- _What needs to be done_
Extract each line holding the word "default" from the entries.

_ _ _ _

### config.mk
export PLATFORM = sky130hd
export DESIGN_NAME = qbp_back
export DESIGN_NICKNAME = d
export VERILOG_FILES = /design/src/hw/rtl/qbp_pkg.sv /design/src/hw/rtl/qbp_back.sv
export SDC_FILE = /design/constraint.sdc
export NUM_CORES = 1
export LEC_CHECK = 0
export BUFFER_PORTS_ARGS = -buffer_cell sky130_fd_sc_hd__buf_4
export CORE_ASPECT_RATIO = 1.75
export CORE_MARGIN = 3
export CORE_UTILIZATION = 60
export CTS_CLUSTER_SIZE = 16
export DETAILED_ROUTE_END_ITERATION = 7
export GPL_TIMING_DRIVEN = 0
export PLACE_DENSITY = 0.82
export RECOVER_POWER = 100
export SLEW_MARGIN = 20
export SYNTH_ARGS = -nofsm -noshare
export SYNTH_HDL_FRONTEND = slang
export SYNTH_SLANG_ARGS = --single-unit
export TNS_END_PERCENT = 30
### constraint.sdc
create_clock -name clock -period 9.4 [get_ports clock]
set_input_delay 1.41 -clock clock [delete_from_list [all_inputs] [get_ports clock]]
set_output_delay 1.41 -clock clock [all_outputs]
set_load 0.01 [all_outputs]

_ _ _ _

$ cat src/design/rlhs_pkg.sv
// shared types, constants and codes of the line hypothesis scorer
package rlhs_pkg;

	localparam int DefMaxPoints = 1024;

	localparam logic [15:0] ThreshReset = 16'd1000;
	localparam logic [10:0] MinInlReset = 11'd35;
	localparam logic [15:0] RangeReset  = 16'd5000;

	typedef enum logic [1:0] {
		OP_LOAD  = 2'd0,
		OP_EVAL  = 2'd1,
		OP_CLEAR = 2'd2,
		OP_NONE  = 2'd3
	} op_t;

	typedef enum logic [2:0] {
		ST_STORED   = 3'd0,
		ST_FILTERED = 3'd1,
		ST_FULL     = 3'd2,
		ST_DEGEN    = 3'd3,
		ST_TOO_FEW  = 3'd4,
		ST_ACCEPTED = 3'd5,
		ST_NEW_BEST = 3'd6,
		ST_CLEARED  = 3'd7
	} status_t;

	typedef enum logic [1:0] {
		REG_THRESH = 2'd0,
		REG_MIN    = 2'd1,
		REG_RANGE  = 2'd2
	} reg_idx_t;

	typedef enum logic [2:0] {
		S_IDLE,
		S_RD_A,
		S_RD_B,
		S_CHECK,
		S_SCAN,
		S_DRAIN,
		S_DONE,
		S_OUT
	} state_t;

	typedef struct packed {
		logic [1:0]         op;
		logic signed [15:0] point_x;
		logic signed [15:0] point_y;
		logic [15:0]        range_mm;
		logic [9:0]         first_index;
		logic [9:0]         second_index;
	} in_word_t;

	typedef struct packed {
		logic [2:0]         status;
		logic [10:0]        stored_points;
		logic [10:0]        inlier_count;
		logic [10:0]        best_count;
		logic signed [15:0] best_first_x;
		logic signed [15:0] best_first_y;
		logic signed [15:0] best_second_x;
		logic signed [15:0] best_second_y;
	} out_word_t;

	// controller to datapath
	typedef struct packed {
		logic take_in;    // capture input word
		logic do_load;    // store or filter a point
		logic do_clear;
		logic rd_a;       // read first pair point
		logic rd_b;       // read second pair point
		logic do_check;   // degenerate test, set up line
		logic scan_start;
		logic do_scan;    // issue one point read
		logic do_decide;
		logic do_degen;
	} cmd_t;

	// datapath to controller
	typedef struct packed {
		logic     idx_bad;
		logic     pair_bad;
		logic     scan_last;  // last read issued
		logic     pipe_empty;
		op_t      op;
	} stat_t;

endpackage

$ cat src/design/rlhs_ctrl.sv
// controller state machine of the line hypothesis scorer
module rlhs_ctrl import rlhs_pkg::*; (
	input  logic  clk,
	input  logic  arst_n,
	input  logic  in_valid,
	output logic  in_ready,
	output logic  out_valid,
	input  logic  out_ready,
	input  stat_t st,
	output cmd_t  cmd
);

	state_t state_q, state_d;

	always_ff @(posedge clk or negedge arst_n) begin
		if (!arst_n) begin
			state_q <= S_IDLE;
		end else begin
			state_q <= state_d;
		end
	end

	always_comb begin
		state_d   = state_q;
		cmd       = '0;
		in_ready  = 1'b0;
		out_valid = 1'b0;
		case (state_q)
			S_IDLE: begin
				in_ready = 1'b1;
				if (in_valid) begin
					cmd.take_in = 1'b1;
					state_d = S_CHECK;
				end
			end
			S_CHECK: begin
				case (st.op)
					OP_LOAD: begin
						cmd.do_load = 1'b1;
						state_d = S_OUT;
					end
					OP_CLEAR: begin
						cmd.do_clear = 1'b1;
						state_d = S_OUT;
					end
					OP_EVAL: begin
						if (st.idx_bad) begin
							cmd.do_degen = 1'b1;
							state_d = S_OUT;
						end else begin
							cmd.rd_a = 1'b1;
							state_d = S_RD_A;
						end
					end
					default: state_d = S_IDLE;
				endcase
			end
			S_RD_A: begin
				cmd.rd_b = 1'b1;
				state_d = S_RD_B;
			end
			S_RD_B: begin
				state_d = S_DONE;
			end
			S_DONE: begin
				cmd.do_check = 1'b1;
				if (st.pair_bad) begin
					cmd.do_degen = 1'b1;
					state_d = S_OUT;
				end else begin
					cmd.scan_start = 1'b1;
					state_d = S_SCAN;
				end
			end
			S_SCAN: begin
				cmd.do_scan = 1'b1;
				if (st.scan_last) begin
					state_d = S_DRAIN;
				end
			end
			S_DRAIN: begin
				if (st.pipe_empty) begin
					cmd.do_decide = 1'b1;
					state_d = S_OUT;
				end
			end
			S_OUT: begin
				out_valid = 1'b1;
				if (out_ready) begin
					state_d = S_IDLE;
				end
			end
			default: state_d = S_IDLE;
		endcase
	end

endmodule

_ _ _ _

- _Solution for this problem_
					default: state_d = S_IDLE;
			default: state_d = S_IDLE;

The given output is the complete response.